■ TASK REQUIREMENTS ■
Below are records; quote them exactly from the first line through the line that contains "SETUP_SLACK_MARGIN=2.0, SLEW_MARGIN=20; clock period 4.0 ns.".

= = = =

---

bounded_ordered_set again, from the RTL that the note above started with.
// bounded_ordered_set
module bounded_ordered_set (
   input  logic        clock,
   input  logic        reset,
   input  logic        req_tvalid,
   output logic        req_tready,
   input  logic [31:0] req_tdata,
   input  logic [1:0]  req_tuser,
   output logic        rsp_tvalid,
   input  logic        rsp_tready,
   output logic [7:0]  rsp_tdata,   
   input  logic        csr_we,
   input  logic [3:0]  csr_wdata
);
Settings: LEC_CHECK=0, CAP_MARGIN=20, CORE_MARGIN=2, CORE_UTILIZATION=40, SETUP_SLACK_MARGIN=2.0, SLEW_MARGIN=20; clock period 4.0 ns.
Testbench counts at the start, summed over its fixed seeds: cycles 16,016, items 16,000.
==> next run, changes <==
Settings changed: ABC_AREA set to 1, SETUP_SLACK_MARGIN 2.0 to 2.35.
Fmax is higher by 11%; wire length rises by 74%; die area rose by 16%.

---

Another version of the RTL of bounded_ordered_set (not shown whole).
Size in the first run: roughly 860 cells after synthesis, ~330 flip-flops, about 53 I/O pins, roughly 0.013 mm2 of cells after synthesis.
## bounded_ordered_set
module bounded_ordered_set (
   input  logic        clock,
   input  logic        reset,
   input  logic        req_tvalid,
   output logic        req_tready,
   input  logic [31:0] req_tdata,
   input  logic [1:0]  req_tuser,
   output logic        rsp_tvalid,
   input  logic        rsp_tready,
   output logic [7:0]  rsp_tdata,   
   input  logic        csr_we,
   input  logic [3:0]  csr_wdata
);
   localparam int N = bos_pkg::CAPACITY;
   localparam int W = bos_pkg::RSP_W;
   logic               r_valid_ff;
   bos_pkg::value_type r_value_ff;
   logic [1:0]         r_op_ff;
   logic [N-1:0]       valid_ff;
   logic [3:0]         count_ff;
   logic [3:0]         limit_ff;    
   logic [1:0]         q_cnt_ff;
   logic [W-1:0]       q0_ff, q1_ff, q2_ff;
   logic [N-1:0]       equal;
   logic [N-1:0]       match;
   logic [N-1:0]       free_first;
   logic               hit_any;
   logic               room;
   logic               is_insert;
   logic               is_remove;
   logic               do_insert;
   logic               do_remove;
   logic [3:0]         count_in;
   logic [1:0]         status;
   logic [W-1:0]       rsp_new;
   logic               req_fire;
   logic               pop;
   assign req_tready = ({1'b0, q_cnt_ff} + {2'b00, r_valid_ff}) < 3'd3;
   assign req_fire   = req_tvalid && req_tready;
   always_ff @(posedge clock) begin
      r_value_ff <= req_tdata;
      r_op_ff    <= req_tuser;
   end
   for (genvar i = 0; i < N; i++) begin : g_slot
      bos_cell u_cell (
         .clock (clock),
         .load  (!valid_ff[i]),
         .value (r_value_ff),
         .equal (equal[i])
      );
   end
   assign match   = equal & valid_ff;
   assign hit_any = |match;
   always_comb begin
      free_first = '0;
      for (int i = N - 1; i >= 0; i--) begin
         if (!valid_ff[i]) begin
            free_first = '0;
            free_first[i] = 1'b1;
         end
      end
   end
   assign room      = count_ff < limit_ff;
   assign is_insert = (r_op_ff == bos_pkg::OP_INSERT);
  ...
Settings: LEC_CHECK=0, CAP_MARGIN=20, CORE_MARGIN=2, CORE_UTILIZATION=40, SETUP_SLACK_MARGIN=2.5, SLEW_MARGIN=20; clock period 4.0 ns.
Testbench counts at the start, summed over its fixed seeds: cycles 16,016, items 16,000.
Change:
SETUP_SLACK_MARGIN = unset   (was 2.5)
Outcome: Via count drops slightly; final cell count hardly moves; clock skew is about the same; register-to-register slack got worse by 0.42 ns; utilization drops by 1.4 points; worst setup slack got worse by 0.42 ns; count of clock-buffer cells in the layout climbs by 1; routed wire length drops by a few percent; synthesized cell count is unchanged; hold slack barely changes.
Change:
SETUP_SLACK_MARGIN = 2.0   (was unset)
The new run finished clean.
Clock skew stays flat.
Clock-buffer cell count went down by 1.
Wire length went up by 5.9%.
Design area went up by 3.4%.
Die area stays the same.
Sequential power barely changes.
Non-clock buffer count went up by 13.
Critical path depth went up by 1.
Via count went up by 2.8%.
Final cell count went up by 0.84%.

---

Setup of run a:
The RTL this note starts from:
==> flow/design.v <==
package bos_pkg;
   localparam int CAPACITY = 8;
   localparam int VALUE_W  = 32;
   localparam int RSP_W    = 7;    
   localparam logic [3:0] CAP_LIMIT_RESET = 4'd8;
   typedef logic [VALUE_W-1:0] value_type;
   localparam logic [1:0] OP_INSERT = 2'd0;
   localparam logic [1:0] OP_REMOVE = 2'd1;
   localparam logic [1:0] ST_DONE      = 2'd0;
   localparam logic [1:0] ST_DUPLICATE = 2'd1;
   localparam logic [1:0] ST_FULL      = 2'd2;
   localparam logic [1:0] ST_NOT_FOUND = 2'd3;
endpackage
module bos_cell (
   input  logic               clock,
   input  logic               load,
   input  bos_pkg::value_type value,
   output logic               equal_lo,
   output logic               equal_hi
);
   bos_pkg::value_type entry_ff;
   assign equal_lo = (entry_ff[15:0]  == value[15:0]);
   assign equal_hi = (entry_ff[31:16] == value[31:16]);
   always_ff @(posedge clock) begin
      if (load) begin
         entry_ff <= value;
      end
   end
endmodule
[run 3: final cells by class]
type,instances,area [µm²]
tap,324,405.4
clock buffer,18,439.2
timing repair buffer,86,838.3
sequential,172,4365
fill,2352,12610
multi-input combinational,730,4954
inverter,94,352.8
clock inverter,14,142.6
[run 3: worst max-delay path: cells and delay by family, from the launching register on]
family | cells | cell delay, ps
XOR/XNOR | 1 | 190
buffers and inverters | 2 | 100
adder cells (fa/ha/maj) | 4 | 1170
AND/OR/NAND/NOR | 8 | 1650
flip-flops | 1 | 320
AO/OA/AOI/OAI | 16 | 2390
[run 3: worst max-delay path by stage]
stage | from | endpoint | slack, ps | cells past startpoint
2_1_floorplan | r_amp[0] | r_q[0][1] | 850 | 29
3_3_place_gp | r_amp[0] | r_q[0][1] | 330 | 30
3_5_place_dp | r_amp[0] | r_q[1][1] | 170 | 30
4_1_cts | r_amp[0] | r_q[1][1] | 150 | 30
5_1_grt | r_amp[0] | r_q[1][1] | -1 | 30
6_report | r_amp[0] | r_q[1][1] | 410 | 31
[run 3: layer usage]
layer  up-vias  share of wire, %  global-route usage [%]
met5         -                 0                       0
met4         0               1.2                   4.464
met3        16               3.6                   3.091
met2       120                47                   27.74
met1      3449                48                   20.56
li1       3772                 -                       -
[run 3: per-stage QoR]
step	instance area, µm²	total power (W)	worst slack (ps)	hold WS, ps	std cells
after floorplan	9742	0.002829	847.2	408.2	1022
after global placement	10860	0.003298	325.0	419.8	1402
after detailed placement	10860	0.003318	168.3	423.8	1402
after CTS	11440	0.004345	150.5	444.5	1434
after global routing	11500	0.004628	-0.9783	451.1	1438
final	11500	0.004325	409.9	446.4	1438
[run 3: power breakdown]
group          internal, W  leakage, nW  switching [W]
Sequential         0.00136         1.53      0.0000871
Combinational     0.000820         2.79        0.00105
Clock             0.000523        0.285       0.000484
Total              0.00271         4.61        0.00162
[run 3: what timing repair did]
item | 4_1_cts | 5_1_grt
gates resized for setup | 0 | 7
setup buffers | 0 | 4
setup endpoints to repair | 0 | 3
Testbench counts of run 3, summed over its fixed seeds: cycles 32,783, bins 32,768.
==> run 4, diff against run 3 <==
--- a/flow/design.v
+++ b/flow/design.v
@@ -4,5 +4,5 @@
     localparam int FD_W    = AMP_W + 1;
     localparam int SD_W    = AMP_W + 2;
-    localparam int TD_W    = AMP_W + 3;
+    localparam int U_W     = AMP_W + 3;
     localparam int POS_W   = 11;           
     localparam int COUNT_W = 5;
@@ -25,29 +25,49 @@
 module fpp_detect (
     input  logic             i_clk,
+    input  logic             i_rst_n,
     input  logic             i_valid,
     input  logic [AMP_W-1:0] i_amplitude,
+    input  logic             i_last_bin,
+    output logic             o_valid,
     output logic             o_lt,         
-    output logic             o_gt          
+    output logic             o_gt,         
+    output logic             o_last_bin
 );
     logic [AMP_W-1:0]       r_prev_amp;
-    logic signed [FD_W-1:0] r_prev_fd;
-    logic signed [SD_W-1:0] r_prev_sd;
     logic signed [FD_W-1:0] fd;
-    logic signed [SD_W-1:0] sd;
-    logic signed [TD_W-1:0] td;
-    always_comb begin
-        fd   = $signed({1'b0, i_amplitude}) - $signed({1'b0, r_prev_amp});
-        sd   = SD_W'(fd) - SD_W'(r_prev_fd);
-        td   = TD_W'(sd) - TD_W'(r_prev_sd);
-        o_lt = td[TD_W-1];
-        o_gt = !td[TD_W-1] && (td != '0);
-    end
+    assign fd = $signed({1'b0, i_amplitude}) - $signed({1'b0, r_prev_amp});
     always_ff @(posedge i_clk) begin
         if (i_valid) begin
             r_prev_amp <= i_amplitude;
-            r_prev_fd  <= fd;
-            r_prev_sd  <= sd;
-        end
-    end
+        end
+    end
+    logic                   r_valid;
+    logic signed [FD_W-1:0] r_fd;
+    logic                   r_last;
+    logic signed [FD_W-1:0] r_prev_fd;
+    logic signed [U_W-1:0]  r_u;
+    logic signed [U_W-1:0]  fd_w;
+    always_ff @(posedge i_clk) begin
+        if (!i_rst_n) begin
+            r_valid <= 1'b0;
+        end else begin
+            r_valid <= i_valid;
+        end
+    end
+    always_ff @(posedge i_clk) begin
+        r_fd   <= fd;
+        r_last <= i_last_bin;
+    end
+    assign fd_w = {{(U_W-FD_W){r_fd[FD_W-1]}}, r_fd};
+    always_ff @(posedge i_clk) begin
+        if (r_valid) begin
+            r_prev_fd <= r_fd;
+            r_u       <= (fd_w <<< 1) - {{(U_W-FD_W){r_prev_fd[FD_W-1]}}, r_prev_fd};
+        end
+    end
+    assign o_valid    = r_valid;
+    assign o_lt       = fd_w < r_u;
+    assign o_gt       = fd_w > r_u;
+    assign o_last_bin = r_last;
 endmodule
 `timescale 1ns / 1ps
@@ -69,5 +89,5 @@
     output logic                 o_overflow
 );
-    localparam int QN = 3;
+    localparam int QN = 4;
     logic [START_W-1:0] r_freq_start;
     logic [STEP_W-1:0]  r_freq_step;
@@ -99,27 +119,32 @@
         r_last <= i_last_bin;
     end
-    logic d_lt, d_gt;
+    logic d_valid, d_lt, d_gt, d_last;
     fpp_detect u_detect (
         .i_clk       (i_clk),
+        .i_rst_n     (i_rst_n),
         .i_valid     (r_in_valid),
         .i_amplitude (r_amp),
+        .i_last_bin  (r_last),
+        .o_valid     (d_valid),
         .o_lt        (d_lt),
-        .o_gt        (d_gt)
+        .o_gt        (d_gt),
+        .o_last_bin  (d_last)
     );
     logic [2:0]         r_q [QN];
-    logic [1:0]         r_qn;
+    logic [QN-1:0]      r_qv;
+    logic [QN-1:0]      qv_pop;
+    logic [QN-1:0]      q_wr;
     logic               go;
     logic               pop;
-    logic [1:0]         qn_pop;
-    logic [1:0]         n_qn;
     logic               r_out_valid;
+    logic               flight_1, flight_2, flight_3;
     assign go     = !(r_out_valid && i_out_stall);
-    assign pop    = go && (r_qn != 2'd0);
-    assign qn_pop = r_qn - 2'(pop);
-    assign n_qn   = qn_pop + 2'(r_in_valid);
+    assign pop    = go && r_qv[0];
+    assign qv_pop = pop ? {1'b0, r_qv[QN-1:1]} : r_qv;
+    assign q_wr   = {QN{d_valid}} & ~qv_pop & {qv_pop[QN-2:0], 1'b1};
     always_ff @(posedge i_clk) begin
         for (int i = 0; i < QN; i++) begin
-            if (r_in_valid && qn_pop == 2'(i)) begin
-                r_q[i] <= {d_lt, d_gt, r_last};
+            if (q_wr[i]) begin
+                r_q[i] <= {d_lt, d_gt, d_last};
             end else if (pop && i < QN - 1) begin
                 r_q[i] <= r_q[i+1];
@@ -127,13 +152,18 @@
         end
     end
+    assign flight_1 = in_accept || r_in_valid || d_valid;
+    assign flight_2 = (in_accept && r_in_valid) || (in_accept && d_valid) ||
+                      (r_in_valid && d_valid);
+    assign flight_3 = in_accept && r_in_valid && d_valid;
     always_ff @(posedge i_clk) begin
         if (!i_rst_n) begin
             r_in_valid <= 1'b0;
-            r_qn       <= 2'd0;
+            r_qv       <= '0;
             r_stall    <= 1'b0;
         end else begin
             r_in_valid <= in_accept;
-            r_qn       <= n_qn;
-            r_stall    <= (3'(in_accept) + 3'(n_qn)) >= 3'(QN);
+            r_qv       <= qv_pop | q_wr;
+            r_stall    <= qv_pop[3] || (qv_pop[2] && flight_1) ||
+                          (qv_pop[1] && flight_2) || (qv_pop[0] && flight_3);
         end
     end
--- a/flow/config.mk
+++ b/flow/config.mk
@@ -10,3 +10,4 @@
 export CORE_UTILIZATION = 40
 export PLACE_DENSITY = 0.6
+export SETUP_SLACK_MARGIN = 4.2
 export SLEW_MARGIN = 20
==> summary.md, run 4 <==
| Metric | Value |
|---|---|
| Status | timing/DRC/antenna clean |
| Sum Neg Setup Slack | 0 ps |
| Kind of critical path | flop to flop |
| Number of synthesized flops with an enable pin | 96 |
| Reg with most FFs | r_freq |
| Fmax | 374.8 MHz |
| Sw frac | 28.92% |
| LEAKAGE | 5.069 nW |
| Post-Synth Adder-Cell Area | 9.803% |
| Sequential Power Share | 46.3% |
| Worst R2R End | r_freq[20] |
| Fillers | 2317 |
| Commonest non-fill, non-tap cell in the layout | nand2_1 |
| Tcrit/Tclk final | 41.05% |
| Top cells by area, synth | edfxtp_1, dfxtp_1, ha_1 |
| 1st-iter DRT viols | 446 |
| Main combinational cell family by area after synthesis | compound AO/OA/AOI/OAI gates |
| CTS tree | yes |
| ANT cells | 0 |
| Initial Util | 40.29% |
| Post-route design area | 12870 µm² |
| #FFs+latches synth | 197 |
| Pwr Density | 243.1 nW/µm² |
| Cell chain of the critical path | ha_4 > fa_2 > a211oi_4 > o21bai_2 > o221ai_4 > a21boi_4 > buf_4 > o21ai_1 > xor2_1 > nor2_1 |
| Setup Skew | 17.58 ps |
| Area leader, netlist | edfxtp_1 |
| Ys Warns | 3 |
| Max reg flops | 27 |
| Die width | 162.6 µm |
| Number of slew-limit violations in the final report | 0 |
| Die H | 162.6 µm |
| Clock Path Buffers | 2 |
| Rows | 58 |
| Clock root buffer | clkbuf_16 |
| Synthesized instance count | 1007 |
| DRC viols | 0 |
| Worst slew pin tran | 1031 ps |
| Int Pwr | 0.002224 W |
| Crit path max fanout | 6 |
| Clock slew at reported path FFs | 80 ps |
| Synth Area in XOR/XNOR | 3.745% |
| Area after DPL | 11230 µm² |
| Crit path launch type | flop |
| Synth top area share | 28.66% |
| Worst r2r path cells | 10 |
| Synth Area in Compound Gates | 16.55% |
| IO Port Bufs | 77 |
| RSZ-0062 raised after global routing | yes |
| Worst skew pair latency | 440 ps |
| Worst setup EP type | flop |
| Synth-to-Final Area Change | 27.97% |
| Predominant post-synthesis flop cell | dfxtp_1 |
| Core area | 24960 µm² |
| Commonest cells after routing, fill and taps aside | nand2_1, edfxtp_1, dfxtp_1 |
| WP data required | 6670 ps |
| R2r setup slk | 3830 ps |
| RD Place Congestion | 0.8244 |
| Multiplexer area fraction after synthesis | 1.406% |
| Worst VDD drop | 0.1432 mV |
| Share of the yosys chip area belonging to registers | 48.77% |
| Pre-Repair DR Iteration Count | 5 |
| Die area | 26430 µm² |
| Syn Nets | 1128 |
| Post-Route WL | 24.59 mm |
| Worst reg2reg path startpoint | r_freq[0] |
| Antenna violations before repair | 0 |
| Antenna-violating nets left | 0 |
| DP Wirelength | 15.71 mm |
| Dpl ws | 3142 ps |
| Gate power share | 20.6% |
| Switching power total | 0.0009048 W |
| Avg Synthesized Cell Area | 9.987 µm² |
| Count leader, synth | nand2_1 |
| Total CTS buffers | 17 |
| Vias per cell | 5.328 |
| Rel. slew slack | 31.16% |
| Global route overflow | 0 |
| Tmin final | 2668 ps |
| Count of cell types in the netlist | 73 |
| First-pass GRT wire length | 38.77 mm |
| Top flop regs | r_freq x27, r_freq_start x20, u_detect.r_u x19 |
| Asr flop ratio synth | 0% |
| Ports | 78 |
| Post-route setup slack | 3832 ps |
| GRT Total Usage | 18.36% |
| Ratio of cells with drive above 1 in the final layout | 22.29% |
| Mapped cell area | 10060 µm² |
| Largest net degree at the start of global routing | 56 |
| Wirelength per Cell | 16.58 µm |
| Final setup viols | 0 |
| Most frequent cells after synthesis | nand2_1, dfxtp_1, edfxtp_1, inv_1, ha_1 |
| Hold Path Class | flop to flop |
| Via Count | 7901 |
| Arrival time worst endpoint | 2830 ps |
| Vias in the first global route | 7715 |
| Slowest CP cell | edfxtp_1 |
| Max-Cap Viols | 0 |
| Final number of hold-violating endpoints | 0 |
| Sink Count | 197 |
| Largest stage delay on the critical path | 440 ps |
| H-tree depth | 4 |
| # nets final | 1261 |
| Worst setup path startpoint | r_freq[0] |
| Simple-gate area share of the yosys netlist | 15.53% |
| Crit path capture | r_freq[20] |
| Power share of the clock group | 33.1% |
This is an optimization exercise on Yosys and OpenROAD, whose aim is small area, a short achievable clock period and few clock cycles per item, not a production implementation.
Only simulation tests tie the RTL to the original design; equivalence was not proved.
No activity file was given, so power comes from the tool's default toggle rates.

===== flow/config.mk =====
export PLATFORM = sky130hd
export DESIGN_NAME = pp_reduction_sequencer
export DESIGN_NICKNAME = pp_reduction_sequencer
export VERILOG_FILES = /design/flow/design.v
export SDC_FILE = /design/flow/constraint.sdc
export NUM_CORES = 4
export LEC_CHECK = 0
export CAP_MARGIN = 20
export CORE_MARGIN = 2
export CORE_UTILIZATION = 40
export SLEW_MARGIN = 20

===== flow/constraint.sdc =====
create_clock -name core_clock -period 4.0 [get_ports {clk}]
set_input_delay 0.8000 -clock core_clock [delete_from_list [all_inputs] [get_ports {clk}]]
set_output_delay 0.8000 -clock core_clock [all_outputs]
set_load 0.01 [all_outputs]
Context: an optimization exercise on an open-source flow, tuned for small area, a short achievable clock period and few clock cycles. The choices shown serve that exercise and are no tape-out recipe. In this exercise RTL edits were held to simulation tests only and were not proved equivalent to the original.

==> module systolic_array_tile, before the edit <==
module systolic_array_tile #(
    parameter int unsigned ROWS   = 4,
    parameter int unsigned COLS   = 4,
    parameter int unsigned DATA_W = 8,
    parameter int unsigned ACC_W  = 32,
    parameter int unsigned MAX_K  = 256,
    parameter int unsigned K_W    = $clog2(MAX_K + 1),
    localparam int unsigned ROW_W = (ROWS > 1) ? $clog2(ROWS) : 1
) (
    input  logic                    clk_i,
    input  logic                    rst_ni,
    input  logic                    start_i,
    input  logic [K_W-1:0]          k_len_i,
    output logic                    busy_o,
    input  logic                    op_valid_i,
    output logic                    op_ready_o,
    input  logic [ROWS*DATA_W-1:0]  a_i,
    input  logic [COLS*DATA_W-1:0]  b_i,
    output logic                    c_valid_o,
    input  logic                    c_ready_i,
    output logic [COLS*ACC_W-1:0]   c_o,
    output logic [ROW_W-1:0]        c_row_o,
    output logic                    c_last_o,
    output logic                    done_o
);
    localparam int unsigned RES_W = 24;    
    localparam logic [ROW_W-1:0] LAST_ROW = ROW_W'(ROWS - 1);
    logic               r_busy;
    logic               r_op_ready;
    logic               r_c_valid;
    logic               r_c_last;
    logic               r_done;
    logic               r_pend;      
    logic               r_pend2;     
    logic [K_W-1:0]     r_cnt;       
    logic [ROW_W-1:0]   r_row;
    logic w_start, w_accept, w_last_beat, w_take_row;
    assign w_start     = !r_busy && start_i;
    assign w_accept    = r_op_ready && op_valid_i;
    assign w_last_beat = w_accept && (r_cnt == K_W'(1));
    assign w_take_row  = r_c_valid && c_ready_i;
    logic               n_busy, n_op_ready, n_c_valid, n_c_last, n_done, n_pend;
    logic [K_W-1:0]     n_cnt;
    logic [ROW_W-1:0]   n_row;
    always_comb begin
        n_busy     = r_busy;
        n_op_ready = r_op_ready;
        n_c_valid  = r_c_valid;
        n_c_last   = r_c_last;
        n_done     = 1'b0;
        n_pend     = (w_start && (k_len_i == '0)) || w_last_beat;
        n_cnt      = r_cnt;
        n_row      = r_row;
        if (w_start) begin
            n_busy     = 1'b1;
            n_cnt      = k_len_i;
            n_op_ready = (k_len_i != '0);
        end
        if (w_accept) begin
            n_cnt = r_cnt - 1'b1;
            if (w_last_beat) n_op_ready = 1'b0;
        end
        if (r_pend2) begin
            n_c_valid = 1'b1;
            n_c_last  = (LAST_ROW == '0);
            n_row     = '0;
        end
        if (w_take_row) begin
            n_row    = r_row + 1'b1;
            n_c_last = (r_row == LAST_ROW - 1'b1);
            if (r_row == LAST_ROW) begin
                n_c_valid = 1'b0;
                n_c_last  = 1'b0;
                n_busy    = 1'b0;
                n_done    = 1'b1;
            end
        end
    end
    always_ff @(posedge clk_i or negedge rst_ni) begin
        if (!rst_ni) begin
            r_busy     <= 1'b0;
            r_op_ready <= 1'b0;
            r_c_valid  <= 1'b0;
            r_c_last   <= 1'b0;
            r_done     <= 1'b0;
            r_pend     <= 1'b0;
            r_pend2    <= 1'b0;
            r_cnt      <= '0;
            r_row      <= '0;
        end else begin
            r_busy     <= n_busy;
            r_op_ready <= n_op_ready;
            r_c_valid  <= n_c_valid;
            r_c_last   <= n_c_last;
            r_done     <= n_done;
            r_pend     <= n_pend;
            r_pend2    <= r_pend;
            r_cnt      <= n_cnt;
            r_row      <= n_row;
        end
    end
    logic [ROW_W+3:0] w_port_q;
    sa_ff #(.W(ROW_W + 4)) u_port (
        .clk_i  (clk_i),
        .rst_ni (rst_ni),
        .d      ({n_row, n_c_last, n_c_valid, n_op_ready, n_busy}),
        .q      (w_port_q)
    );
    logic [DATA_W-1:0] r_a  [ROWS];
    logic [3:0]        r_bo [COLS];
    logic [3:0]        r_bt [COLS];
    logic [3:0]        r_bn [COLS];
    always_ff @(posedge clk_i) begin
        for (int r = 0; r < ROWS; r++) r_a[r] <= a_i[r*DATA_W +: DATA_W];
    end
    for (genvar c = 0; c < COLS; c++) begin : g_benc
        logic [DATA_W:0] w_bx;    
        logic [3:0]      w_bo, w_bt, w_bn;
        assign w_bx = {b_i[c*DATA_W +: DATA_W], 1'b0};
        for (genvar m = 0; m < 4; m++) begin : g_dig
            assign w_bo[m] = w_bx[2*m+1] ^ w_bx[2*m];
            assign w_bt[m] = (w_bx[2*m+2] & ~w_bx[2*m+1] & ~w_bx[2*m])
                           | (~w_bx[2*m+2] & w_bx[2*m+1] & w_bx[2*m]);
            assign w_bn[m] = w_bx[2*m+2];
        end
        always_ff @(posedge clk_i) begin
            r_bo[c] <= w_accept ? w_bo : '0;
            r_bt[c] <= w_accept ? w_bt : '0;
            r_bn[c] <= w_accept ? w_bn : '0;
        end
    end
    localparam int unsigned NB = 7;      
    logic [RES_W-1:0] w_vn  [ROWS][COLS];
    logic [NB-1:0]    w_cyn [ROWS][COLS];
    for (genvar r = 0; r < ROWS; r++) begin : g_row
        for (genvar c = 0; c < COLS; c++) begin : g_col
            sa_mac u_mac (
                .clk_i  (clk_i),
                .rst_ni (rst_ni),
                .start  (w_start),
                .a      (r_a[r]),
                .bo     (r_bo[c]),
                .bt     (r_bt[c]),
                .bn     (r_bn[c]),
                .vn     (w_vn[r][c]),
                .cyn    (w_cyn[r][c])
            );
        end
    end
    for (genvar c = 0; c < COLS; c++) begin : g_out
        logic [ROWS*RES_W-1:0] w_vn_col;
        logic [ROWS*NB-1:0]    w_cyn_col;
        logic [RES_W-1:0]      w_c;
        for (genvar r = 0; r < ROWS; r++) begin : g_r
            assign w_vn_col[r*RES_W +: RES_W] = w_vn[r][c];
            assign w_cyn_col[r*NB +: NB]      = w_cyn[r][c];
        end
        sa_out u_out (
            .clk_i  (clk_i),
            .rst_ni (rst_ni),
            .pend   (r_pend),
            .pend2  (r_pend2),
            .take   (w_take_row),
            .vn     (w_vn_col),
            .cyn    (w_cyn_col),
            .c      (w_c)
        );
        assign c_o[c*ACC_W +: ACC_W] = {{(ACC_W-RES_W){w_c[RES_W-1]}}, w_c};
    end
    assign busy_o     = w_port_q[0];
    assign op_ready_o = w_port_q[1];
    assign c_valid_o  = w_port_q[2];
    assign c_last_o   = w_port_q[3];
    assign c_row_o    = w_port_q[ROW_W+3:4];
    assign done_o     = r_done;
endmodule
Settings: LEC_CHECK=0, CAP_MARGIN=20, CORE_MARGIN=2, CORE_UTILIZATION=60, CTS_CLUSTER_DIAMETER=80, CTS_CLUSTER_SIZE=25, SETUP_SLACK_MARGIN=4.2, SLEW_MARGIN=20, SYNTH_HIERARCHICAL=1, TNS_END_PERCENT=0; clock period 6.5 ns.
run.sh (not shown) runs the stock make flow with config.mk's settings and CLKGATE_MAP_FILE= SYNTH_SCRIPT=/design/flow/synth_recipe.tcl, a recipe that flattens the netlist after the stock synthesis.
Testbench counts at the start, summed over its fixed seeds: cycles 10,800.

= = = =

■ EXERCISE ANSWER ■
---

bounded_ordered_set again, from the RTL that the note above started with.
// bounded_ordered_set
module bounded_ordered_set (
   input  logic        clock,
   input  logic        reset,
   input  logic        req_tvalid,
   output logic        req_tready,
   input  logic [31:0] req_tdata,
   input  logic [1:0]  req_tuser,
   output logic        rsp_tvalid,
   input  logic        rsp_tready,
   output logic [7:0]  rsp_tdata,   
   input  logic        csr_we,
   input  logic [3:0]  csr_wdata
);
Settings: LEC_CHECK=0, CAP_MARGIN=20, CORE_MARGIN=2, CORE_UTILIZATION=40, SETUP_SLACK_MARGIN=2.0, SLEW_MARGIN=20; clock period 4.0 ns.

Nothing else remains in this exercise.